John Fox on Friday sought to clarify some comments he made earlier in the week about Tarik Cohen that seemed to follow some spurious logic. Here’s what Fox said on Wednesday when asked if he’d like to see Cohen be more involved in the offensive game plan:

“You’re looking at one game,” Fox said, referencing Cohen only playing 13 of 60 snaps against the Green Bay Packers. “Sometimes the defense dictates who gets the ball. I think from a running standpoint it was a game where we didn’t run the ball very effectively. I think we only ran it 17 times. I believe Jordan Howard, being the fifth leading rusher in the league, probably commanded most of that. I think he had 15 carries. 

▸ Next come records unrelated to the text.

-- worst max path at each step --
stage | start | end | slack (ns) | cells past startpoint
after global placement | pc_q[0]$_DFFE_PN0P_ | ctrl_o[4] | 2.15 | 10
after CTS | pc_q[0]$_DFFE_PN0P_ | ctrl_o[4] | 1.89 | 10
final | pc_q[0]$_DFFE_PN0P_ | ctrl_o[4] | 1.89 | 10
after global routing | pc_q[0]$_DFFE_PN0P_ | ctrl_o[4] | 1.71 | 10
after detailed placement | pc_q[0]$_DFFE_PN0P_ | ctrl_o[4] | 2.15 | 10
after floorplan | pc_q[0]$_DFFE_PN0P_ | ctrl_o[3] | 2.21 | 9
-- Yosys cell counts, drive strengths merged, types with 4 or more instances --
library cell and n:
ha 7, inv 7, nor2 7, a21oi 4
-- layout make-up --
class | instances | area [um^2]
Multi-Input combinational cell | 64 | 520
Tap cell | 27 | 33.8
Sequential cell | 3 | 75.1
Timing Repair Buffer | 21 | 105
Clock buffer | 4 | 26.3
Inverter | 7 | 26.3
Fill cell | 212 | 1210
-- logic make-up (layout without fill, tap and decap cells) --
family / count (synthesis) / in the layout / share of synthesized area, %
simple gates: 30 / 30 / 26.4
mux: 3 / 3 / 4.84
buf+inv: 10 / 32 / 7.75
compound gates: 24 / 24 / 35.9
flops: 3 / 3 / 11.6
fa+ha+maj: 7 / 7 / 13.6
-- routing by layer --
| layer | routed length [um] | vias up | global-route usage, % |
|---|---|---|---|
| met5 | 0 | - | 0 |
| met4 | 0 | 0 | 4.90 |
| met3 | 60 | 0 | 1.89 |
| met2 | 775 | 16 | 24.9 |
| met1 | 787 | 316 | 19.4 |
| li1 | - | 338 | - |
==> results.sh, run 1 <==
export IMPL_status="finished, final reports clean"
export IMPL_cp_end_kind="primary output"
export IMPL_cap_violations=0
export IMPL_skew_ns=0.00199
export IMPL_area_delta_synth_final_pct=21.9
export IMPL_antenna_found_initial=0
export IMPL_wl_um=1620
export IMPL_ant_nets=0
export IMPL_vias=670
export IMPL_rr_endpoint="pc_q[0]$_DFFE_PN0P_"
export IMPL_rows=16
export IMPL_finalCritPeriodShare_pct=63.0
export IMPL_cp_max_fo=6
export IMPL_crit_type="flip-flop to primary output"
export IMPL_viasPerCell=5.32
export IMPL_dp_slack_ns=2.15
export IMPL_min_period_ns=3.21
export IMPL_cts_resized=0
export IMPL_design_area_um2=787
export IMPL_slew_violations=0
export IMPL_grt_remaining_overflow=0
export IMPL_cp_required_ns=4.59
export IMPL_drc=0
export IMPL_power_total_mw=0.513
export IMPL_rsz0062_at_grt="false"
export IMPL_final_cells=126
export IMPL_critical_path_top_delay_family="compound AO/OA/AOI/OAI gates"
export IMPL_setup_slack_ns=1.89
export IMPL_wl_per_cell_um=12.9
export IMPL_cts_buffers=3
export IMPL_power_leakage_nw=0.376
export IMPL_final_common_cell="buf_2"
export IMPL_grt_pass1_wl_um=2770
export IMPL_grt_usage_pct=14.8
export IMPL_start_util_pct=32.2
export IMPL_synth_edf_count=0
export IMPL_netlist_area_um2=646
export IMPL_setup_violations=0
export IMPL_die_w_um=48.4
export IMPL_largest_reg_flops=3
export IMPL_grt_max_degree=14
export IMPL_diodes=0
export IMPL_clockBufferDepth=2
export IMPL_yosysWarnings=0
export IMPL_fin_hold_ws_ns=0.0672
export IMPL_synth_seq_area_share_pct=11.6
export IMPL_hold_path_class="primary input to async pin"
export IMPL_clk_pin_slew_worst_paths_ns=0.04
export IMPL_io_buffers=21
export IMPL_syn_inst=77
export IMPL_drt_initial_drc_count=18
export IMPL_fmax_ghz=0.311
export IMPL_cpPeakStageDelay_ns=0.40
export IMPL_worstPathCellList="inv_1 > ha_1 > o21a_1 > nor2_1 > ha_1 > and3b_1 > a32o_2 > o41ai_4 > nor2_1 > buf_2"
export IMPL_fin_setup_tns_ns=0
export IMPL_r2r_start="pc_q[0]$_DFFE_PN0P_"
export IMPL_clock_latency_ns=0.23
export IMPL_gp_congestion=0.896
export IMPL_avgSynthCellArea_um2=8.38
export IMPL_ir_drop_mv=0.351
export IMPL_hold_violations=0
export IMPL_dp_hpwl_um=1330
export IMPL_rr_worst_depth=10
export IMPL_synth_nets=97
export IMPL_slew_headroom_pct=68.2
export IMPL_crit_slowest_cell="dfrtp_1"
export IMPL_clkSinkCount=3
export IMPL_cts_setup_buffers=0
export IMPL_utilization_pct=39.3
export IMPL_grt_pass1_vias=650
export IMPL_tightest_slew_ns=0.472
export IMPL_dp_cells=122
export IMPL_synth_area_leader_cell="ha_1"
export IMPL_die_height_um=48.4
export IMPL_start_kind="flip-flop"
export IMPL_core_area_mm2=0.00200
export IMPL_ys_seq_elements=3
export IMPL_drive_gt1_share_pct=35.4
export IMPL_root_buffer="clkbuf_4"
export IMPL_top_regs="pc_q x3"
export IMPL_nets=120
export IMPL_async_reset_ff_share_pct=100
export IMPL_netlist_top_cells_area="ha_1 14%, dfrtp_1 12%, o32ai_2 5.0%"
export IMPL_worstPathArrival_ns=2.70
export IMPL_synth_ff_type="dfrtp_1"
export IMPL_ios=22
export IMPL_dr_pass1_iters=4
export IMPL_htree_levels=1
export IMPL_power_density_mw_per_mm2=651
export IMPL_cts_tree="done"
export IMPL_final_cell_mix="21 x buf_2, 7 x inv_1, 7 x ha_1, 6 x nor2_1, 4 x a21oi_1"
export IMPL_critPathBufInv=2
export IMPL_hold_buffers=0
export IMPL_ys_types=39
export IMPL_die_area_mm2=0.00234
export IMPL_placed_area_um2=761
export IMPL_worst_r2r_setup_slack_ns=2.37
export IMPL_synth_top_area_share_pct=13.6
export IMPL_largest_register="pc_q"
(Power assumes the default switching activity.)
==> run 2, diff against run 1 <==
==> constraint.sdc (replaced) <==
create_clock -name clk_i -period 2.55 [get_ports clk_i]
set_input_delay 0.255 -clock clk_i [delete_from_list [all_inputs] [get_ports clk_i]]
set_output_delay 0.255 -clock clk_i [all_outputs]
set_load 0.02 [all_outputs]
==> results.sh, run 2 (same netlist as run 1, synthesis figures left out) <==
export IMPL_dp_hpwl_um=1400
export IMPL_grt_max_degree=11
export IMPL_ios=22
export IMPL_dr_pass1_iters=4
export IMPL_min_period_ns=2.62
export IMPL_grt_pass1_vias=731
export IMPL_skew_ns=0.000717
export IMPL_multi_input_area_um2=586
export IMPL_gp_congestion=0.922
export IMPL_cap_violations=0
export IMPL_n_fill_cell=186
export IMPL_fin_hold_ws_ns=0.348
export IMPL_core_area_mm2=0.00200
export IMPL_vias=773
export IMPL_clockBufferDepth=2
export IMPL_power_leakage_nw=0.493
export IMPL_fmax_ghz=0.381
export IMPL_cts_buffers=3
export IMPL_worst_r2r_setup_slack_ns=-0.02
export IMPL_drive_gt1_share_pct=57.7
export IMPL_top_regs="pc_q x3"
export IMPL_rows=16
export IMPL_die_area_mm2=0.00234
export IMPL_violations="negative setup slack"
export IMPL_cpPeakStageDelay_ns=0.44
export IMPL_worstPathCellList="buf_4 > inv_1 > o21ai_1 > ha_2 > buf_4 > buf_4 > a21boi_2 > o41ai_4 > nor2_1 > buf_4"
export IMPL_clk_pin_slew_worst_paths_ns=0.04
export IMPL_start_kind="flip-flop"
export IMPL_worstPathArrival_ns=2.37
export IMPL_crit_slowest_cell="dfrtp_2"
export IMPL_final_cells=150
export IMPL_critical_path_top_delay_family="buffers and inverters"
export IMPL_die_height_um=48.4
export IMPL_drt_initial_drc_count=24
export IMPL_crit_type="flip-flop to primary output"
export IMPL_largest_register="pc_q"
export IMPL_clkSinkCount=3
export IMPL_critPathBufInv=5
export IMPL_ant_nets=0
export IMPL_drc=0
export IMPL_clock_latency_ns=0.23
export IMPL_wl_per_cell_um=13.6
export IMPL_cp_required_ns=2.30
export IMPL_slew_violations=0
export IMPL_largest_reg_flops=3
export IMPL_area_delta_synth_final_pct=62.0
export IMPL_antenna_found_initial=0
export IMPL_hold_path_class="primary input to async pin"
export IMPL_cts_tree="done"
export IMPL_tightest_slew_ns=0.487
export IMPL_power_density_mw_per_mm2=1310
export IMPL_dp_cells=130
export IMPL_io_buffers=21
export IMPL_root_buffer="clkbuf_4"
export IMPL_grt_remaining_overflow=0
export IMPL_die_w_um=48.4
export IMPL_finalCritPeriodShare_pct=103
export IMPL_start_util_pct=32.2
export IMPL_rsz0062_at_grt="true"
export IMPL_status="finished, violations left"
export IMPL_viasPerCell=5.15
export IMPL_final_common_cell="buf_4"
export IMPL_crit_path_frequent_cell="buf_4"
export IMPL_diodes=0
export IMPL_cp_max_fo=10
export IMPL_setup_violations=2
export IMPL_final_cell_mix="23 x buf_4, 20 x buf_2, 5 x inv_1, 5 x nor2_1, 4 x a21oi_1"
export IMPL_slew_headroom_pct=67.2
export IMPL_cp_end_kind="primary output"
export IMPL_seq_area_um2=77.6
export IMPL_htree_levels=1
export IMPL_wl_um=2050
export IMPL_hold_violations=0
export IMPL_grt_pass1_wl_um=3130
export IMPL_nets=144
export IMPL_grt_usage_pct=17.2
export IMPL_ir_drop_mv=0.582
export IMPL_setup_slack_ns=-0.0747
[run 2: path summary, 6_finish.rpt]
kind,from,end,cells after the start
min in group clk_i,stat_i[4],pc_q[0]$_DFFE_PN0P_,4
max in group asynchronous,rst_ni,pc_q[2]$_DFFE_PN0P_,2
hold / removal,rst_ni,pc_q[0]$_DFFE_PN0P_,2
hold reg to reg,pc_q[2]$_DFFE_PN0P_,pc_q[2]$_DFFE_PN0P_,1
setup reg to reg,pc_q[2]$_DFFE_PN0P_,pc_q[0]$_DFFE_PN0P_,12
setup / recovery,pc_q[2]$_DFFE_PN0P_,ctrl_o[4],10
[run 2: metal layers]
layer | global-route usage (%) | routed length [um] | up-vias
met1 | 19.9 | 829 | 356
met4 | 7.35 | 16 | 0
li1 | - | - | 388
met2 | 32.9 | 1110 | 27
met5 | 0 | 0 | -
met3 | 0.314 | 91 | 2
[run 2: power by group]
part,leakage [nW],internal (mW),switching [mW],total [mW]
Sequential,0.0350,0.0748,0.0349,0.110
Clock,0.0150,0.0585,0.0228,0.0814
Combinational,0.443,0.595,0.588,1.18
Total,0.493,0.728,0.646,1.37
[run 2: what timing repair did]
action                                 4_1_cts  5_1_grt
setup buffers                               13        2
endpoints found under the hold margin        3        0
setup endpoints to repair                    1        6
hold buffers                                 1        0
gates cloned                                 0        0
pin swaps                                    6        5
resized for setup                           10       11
### config.mk
export PLATFORM = sky130hd
export DESIGN_NAME = tlv_stream_parser
export DESIGN_NICKNAME = d
export VERILOG_FILES = /design/src/rtl/core/tsp_pkg.sv /design/src/rtl/core/tsp_front.sv /design/src/rtl/core/tsp_queue.sv /design/src/rtl/core/tsp_back.sv /design/src/rtl/core/tlv_stream_parser.sv
export SDC_FILE = /design/constraint.sdc
export NUM_CORES = 1
export LEC_CHECK = 0
export ABC_AREA = 1
export BUFFER_PORTS_ARGS = -buffer_cell sky130_fd_sc_hd__buf_4
export CAP_MARGIN = 20
export CORE_AREA = 2 2 119 121
export DETAILED_ROUTE_END_ITERATION = 10
export DIE_AREA = 0 0 121 123
export PLACE_DENSITY = 0.75
export SLEW_MARGIN = 20
export SYNTH_ARGS = -nofsm -noshare
export SYNTH_HDL_FRONTEND = slang
export SYNTH_SLANG_ARGS = --single-unit
### constraint.sdc
create_clock -name clock -period 2 [get_ports clock]
set_clock_uncertainty 0.1 [all_clocks]
set_input_delay 0 -clock clock [delete_from_list [all_inputs] [get_ports clock]]
set_output_delay 0 -clock clock [all_outputs]
set_load 0.005 [all_outputs]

“It’s a situation where we’d like to get him more touches, but it just didn’t materialize that well on that day. But I’d remind people that he’s pretty high up there in both punt returns, he’s our leading receiver with 29 catches, so it’s not like we don’t know who he is.”

There were some clear holes to poke in that line of reasoning, since the question wasn’t about Cohen’s touches, but his snap count. Cohen creates matchup problems when he’s on the field for opposing defenses, who can be caught having to double-team him (thus leaving a player uncovered, i.e. Kendall Wright) or matching up a linebacker against him (a positive for the Bears). The ball doesn’t have to be thrown Cohen’s way for his impact to be made, especially if he’s on the field at the same time as Howard. 

“They don’t know who’s getting the ball, really, and they don’t know how to defend it properly,” Howard said. “… It definitely can dictate matchups.”

There are certain scenarios in which the Bears don’t feel comfortable having Cohen on the field, like in third-and-long and two-minute drills, where Benny Cunningham’s veteran experience and pass protection skills are valued. It may be harder to create a mismatch or draw a double team with Cohen against a nickel package. It's easier to justify leaving a 5-foot-6 running back on the sidelines in those situations. 

But if the Bears need Cohen to be their best playmaker, as offensive coordinator Dowell Loggains said last month, they need to find a way for him to be on the field more than a shade over one in every five plays. As Fox explained it on Friday, though, it’s more about finding the right spots for Cohen, not allowing opposing defenses to dictate when he’s on the field. 

“We have Tarik Cohen out there, we're talking about touches, not play time, we're talking about touches so if they double or triple cover him odds are the ball is not going to him, in fact we'd probably prefer it didn’t,” Fox said. “So what I meant by dictating where the ball goes, that's more related to touches than it is play time. I just want to make sure I clarify that. So it's not so much that they dictate personnel to you. Now if it's in a nickel defense they have a certain package they run that may create a bad matchup for you, that might dictate what personnel group you have out there not just as it relates to Tarik Cohen but to your offense in general. You don't want to create a bad matchup for your own team. I hope that makes sense.”

There’s another wrinkle here, though, that should be addressed: Loggains said this week that defenses rarely stick to the tendencies they show on film when Cohen is on the field. That’s not only a problem for Cohen, but it’s a problem for Mitchell Trubisky, who hasn’t always had success against defensive looks he hasn’t seen on film before. And if the Bears are trying to minimize the curveballs Trubisky sees, not having Cohen on the field for a high volume of plays would be one way to solve that. 

This is also where the Bears’ lack of offensive weapons factors in. Darren Sproles, who Cohen will inexorably be linked to, didn’t play much as a rookie — but that was on a San Diego Chargers team that had LaDanian Tomlinson, Keenan McCardell and Antonio Gates putting up big numbers. There were other options on that team; the Bears have a productive Howard and a possibly-emerging Dontrelle Inman, but not much else. 

So as long as Cohen receives only a handful of snaps on a team with a paucity of playmakers, this will continue to be a topic of discussion. Though if you’re looking more at the future of the franchise instead of the short-term payoffs, that we’re having a discussion about a fourth-round pick not being used enough is a good thing.